Data entries:
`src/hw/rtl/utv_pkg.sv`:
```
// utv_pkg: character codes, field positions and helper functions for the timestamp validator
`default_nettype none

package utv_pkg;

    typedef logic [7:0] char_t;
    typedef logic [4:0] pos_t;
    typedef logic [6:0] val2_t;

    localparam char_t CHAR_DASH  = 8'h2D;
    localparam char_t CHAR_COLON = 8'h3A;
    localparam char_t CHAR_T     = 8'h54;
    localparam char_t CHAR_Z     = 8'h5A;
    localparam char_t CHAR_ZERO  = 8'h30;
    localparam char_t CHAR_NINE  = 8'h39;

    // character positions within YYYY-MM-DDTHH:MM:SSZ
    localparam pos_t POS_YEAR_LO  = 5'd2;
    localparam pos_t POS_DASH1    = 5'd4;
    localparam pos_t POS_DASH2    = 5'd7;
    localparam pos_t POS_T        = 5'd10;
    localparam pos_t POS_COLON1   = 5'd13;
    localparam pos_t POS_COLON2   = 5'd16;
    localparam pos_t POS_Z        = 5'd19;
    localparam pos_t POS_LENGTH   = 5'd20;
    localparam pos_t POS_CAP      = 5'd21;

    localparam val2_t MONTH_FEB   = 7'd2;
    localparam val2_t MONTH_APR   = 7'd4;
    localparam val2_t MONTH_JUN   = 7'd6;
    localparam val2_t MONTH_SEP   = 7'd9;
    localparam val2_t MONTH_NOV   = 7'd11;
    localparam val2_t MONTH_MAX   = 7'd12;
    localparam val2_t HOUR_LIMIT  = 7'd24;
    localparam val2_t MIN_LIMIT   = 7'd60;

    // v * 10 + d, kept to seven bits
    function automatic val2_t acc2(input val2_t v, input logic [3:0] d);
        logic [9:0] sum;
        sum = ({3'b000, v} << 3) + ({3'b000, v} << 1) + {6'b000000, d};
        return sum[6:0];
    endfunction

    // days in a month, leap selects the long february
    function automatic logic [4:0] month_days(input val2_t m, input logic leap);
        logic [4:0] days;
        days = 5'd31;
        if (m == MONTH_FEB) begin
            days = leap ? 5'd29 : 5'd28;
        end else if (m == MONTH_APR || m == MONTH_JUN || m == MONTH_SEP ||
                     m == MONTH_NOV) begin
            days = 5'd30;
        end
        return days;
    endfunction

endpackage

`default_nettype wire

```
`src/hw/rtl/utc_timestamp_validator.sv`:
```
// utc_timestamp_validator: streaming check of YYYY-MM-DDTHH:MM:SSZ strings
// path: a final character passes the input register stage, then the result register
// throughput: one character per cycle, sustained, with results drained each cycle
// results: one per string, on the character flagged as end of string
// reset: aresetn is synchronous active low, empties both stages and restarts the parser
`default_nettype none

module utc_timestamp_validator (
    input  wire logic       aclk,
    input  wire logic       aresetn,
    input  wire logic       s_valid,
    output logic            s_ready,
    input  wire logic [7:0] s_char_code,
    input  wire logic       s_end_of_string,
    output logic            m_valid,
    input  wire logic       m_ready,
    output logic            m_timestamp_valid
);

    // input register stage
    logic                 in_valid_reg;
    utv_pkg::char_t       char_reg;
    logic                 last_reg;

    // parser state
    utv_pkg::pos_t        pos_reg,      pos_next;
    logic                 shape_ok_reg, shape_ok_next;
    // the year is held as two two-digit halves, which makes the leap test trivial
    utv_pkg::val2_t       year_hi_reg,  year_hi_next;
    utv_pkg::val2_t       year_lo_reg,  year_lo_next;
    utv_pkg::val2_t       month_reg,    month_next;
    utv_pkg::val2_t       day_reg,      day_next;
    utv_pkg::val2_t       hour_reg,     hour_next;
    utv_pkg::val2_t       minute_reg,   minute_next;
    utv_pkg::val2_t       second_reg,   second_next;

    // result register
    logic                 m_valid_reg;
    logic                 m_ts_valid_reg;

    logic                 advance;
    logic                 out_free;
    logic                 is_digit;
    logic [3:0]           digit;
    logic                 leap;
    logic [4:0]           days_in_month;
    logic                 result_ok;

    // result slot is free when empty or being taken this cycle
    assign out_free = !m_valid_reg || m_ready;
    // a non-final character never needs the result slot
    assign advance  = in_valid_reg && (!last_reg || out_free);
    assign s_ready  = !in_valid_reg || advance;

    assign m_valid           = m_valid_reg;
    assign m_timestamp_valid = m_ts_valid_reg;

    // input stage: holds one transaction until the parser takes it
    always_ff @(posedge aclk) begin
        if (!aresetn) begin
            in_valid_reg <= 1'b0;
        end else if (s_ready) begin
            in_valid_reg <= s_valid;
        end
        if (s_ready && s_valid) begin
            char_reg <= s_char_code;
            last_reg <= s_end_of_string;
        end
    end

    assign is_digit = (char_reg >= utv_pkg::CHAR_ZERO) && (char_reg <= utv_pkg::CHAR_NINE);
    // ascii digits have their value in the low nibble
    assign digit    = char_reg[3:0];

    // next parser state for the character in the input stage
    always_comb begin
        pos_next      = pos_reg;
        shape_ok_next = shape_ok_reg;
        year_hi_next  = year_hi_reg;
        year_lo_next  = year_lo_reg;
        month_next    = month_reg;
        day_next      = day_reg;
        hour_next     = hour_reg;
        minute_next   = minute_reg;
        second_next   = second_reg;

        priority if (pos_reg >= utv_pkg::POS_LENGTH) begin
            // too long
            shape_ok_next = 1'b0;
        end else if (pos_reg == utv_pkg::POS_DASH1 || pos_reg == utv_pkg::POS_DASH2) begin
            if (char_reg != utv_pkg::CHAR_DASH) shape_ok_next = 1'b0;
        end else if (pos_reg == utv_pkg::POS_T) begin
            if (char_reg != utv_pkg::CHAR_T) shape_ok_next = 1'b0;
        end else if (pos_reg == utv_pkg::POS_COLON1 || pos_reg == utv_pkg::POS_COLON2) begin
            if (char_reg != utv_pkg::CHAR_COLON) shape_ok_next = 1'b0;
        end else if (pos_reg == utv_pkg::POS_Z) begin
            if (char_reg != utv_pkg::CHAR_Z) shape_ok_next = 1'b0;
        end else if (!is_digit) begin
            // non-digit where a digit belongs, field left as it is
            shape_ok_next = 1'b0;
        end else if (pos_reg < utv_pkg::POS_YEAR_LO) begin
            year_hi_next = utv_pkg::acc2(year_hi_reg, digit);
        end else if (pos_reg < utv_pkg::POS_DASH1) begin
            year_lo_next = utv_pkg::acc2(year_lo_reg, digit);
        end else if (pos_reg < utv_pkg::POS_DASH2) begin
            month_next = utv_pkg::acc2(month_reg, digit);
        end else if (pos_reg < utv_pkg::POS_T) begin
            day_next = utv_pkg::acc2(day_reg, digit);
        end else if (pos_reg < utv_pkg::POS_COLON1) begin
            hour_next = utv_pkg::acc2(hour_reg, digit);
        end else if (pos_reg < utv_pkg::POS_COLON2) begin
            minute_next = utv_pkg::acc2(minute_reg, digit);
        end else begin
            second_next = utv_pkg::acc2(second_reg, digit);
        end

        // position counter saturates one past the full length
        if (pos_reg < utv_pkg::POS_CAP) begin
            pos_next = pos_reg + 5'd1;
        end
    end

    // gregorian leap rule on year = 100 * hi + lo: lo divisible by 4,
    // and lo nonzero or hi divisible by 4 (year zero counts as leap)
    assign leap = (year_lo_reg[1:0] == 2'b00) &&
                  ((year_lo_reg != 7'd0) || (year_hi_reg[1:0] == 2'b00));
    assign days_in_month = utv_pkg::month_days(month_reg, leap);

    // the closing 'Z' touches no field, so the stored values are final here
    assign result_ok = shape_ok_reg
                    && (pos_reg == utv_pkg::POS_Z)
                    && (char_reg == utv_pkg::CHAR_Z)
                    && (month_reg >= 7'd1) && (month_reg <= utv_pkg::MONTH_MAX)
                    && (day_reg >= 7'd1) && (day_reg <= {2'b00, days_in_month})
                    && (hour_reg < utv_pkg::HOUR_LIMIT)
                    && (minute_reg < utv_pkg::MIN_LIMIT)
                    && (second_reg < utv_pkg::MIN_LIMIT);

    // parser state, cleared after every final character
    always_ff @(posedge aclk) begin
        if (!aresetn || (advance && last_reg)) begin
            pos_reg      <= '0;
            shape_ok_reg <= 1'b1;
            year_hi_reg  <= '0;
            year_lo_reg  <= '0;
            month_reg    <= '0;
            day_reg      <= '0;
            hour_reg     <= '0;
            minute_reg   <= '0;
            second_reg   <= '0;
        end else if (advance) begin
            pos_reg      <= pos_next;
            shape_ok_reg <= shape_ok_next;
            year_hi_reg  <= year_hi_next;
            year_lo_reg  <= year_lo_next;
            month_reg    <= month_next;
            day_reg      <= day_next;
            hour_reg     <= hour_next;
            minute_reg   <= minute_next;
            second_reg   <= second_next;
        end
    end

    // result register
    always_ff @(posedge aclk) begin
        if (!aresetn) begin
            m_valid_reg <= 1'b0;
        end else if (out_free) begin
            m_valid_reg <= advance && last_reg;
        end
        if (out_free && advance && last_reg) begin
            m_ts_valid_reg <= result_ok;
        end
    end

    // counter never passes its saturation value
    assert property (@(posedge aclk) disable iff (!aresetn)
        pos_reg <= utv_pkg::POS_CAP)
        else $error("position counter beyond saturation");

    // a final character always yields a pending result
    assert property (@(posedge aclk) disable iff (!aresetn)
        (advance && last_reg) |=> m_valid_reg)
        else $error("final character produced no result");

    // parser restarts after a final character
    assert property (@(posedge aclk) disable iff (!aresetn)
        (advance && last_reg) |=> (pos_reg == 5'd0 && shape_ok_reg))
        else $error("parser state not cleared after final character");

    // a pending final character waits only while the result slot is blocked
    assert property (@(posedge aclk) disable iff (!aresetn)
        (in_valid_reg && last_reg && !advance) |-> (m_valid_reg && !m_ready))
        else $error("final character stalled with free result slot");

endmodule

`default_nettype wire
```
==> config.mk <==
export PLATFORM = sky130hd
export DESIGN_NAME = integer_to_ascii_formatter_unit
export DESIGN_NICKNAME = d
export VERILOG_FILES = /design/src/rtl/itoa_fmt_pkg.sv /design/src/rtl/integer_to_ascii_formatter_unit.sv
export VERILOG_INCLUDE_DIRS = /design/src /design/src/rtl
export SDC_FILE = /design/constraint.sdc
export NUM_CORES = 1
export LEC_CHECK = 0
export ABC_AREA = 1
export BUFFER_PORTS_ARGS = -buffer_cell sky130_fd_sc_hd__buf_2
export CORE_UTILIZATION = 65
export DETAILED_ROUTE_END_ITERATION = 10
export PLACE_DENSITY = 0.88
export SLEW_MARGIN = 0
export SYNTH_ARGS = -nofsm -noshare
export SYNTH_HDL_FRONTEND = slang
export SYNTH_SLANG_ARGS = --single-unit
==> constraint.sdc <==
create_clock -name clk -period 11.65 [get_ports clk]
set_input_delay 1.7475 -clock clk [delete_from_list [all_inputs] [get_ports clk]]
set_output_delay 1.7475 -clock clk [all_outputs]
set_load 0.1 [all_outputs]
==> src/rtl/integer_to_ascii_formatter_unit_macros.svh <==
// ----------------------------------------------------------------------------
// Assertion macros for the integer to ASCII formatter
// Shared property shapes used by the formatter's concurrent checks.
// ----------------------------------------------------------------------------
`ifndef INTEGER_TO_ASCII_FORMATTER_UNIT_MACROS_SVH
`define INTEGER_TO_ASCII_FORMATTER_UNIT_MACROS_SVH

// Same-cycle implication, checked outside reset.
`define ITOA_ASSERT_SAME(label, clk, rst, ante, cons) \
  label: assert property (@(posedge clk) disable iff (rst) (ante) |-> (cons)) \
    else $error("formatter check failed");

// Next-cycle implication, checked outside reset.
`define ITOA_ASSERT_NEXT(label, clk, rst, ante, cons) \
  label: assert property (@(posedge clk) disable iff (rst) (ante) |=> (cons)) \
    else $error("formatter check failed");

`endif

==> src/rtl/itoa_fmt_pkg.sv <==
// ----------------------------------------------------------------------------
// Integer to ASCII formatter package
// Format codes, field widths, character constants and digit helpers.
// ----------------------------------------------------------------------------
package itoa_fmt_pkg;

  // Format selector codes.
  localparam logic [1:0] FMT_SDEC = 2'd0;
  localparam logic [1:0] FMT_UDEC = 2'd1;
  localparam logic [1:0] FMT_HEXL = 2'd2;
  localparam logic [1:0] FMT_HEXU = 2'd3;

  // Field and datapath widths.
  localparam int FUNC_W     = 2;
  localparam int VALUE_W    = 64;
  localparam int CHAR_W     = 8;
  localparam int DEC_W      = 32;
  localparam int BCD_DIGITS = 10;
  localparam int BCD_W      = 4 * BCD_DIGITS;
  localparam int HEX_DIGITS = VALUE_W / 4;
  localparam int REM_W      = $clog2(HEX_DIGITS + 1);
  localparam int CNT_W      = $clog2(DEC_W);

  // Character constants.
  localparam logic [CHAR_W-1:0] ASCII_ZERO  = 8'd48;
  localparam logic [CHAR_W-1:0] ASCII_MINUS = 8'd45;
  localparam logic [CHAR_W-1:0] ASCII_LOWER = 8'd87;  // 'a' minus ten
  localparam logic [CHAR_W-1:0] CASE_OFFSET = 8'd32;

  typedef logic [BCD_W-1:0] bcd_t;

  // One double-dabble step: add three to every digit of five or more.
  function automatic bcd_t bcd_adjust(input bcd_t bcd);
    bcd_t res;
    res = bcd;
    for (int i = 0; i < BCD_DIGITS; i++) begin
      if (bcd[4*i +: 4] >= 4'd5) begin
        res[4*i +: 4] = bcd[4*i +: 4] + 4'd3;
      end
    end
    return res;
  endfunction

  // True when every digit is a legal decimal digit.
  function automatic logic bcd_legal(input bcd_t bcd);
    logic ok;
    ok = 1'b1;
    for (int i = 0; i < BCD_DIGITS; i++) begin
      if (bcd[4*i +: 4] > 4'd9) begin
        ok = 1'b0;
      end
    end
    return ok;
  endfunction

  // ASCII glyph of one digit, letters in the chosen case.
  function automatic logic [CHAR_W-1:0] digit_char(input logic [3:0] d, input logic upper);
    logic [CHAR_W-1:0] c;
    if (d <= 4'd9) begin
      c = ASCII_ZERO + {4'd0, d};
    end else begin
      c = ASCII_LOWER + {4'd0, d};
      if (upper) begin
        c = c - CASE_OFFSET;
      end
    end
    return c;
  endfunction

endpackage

---

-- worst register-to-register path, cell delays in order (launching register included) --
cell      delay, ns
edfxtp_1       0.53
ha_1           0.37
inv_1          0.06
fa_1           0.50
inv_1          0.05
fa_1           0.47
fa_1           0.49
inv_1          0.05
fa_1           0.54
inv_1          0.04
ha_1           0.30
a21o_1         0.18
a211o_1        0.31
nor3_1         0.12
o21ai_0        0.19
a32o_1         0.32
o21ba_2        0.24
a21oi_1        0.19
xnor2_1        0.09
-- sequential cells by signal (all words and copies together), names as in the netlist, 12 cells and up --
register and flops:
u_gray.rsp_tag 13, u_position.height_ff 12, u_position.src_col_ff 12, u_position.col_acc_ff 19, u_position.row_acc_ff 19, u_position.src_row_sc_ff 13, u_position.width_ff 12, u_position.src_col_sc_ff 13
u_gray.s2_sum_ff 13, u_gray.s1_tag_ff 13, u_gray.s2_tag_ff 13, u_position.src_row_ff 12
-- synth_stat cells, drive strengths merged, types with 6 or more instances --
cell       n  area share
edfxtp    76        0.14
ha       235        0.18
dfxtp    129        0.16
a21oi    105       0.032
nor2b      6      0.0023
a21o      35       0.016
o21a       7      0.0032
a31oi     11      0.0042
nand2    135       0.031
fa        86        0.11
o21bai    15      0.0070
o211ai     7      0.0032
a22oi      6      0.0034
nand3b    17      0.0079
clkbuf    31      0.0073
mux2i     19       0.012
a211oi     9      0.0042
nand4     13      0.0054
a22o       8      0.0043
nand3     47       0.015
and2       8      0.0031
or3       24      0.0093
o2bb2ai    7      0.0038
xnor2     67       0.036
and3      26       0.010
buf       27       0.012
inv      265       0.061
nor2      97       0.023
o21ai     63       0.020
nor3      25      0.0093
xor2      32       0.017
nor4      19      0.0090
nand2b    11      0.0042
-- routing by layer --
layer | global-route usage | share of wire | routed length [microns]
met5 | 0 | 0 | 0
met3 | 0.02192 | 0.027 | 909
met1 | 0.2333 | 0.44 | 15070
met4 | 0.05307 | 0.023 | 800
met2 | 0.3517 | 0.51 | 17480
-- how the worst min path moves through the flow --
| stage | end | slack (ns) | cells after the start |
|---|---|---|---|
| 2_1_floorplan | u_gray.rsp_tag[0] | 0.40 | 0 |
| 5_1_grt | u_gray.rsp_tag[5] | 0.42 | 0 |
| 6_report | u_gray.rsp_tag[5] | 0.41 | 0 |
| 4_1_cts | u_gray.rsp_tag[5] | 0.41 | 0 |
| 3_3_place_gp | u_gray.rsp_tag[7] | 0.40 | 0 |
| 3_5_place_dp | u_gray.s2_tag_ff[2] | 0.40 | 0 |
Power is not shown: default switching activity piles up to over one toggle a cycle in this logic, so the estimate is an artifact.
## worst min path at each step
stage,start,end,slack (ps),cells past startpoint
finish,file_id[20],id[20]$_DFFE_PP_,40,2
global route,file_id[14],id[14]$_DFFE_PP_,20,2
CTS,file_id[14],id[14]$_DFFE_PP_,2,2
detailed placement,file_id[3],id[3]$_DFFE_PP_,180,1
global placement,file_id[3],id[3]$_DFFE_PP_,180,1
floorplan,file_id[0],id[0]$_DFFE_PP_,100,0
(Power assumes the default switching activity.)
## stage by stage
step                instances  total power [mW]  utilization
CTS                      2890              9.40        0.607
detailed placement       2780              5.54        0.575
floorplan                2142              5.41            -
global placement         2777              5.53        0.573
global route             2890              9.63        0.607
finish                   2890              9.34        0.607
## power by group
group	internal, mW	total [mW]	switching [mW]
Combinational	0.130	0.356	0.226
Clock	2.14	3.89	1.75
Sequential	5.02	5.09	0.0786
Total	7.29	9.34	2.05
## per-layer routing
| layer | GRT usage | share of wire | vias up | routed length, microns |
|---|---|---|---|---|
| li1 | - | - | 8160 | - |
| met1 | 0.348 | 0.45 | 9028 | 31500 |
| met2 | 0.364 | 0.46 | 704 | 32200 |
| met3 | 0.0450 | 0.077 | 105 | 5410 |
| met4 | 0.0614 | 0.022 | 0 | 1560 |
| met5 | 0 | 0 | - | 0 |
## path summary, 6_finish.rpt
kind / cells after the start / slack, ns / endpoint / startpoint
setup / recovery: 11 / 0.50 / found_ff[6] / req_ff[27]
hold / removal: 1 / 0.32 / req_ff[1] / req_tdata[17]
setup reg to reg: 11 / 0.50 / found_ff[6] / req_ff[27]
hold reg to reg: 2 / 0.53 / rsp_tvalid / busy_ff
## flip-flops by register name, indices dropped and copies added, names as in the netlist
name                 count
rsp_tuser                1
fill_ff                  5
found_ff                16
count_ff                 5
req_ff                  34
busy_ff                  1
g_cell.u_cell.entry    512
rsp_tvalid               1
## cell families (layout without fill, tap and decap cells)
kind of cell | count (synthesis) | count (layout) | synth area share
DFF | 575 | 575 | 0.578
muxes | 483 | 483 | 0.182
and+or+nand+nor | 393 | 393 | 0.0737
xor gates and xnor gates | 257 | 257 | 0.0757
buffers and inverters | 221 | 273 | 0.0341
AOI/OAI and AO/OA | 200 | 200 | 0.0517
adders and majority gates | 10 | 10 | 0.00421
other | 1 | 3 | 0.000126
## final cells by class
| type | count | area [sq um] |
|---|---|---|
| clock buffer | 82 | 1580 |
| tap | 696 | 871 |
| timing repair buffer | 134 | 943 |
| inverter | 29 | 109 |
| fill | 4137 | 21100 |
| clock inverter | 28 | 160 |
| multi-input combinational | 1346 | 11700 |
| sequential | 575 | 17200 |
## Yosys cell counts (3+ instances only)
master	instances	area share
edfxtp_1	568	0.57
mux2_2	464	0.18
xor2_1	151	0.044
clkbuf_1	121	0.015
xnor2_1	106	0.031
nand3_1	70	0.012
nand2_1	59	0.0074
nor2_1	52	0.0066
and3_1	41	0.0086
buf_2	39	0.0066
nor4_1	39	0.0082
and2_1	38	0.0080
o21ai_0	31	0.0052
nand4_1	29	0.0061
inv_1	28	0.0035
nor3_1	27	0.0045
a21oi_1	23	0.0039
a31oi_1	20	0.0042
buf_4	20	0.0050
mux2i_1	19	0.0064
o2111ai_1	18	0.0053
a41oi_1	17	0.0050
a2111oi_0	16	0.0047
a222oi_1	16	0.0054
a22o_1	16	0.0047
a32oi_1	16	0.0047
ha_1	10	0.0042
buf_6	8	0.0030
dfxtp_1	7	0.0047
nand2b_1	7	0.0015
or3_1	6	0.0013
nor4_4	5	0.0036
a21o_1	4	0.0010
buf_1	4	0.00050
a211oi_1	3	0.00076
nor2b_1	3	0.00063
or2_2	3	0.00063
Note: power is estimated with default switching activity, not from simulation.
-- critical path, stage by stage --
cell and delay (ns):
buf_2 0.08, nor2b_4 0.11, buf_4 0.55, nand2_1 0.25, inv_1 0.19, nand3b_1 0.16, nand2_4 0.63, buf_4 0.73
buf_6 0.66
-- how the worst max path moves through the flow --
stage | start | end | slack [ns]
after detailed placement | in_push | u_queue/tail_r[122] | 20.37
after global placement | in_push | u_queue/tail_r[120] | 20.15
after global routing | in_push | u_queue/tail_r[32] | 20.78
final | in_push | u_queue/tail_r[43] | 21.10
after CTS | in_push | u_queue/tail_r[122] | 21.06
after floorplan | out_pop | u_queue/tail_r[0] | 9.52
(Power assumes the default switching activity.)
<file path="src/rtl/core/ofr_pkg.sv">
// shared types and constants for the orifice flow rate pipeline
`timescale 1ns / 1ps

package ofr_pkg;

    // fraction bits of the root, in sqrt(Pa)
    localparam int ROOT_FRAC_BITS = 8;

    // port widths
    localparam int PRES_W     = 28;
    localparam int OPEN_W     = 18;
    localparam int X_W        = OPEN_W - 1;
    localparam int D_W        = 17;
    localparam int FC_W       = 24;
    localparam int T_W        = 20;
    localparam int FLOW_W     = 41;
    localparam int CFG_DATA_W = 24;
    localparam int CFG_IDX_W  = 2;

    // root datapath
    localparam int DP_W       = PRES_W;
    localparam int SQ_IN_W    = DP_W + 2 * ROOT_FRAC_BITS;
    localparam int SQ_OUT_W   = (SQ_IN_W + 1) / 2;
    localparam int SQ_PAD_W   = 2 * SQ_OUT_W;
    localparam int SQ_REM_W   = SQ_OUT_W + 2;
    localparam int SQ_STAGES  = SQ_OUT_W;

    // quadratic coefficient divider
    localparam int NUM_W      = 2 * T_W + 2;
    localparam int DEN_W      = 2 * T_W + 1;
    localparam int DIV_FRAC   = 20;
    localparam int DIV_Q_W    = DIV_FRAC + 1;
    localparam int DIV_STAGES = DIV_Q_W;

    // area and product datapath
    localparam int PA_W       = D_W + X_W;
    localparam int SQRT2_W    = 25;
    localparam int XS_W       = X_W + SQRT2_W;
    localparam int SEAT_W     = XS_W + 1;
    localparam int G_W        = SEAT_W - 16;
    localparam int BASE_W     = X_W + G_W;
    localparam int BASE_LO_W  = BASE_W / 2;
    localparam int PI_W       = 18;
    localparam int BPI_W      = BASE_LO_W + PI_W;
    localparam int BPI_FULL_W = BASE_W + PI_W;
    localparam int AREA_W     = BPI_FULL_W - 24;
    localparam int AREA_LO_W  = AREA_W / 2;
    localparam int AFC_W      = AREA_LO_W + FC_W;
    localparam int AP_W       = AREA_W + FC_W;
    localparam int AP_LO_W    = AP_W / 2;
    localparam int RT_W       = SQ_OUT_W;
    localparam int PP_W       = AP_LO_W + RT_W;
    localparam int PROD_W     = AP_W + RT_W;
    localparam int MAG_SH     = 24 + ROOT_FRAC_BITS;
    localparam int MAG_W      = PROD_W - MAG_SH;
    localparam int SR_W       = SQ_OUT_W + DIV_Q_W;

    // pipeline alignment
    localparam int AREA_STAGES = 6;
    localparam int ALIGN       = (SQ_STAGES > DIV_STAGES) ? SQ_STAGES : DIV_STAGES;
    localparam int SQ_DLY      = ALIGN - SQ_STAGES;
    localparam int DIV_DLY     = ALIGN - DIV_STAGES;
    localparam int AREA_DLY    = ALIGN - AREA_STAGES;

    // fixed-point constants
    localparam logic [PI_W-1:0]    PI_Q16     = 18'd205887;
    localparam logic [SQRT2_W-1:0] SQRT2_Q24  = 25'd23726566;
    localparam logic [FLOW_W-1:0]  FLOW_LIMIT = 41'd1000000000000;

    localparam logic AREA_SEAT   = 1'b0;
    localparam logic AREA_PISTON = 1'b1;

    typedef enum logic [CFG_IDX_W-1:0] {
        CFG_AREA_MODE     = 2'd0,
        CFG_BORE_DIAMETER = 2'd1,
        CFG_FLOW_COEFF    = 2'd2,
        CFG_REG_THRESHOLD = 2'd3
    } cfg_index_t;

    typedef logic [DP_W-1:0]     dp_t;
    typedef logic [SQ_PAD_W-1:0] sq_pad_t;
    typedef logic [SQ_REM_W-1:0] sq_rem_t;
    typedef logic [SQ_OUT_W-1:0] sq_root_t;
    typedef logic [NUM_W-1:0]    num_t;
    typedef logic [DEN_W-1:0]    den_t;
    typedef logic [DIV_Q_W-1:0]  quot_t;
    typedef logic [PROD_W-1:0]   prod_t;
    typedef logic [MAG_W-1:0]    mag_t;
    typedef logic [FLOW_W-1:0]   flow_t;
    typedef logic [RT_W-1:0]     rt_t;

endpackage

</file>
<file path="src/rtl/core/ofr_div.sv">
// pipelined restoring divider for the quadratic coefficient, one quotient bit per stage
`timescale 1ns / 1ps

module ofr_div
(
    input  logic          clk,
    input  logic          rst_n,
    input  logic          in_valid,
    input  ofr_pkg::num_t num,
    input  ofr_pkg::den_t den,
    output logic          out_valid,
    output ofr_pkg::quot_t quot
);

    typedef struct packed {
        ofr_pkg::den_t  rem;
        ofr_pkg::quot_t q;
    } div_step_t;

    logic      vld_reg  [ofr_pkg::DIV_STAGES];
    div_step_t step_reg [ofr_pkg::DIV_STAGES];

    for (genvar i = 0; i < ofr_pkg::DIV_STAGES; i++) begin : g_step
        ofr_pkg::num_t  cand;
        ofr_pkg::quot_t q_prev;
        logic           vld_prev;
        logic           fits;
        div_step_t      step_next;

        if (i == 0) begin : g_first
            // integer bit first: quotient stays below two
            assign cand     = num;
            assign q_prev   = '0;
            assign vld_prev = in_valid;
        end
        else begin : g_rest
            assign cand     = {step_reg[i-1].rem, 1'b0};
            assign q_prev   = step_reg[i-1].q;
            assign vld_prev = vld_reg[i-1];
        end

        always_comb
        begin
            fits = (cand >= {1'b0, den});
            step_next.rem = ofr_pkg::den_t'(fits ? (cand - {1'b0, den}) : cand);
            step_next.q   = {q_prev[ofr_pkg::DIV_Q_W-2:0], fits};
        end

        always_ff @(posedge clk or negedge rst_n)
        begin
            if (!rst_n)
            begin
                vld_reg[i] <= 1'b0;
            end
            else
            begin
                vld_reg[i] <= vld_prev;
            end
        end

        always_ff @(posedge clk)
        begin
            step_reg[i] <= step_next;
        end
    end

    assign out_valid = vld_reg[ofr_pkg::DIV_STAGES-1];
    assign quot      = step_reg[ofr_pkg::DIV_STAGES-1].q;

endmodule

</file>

### Directions for this task
Search the entries for "gates" and copy out each line that has it.

### The answer
xor gates and xnor gates | 257 | 257 | 0.0757
adders and majority gates | 10 | 10 | 0.00421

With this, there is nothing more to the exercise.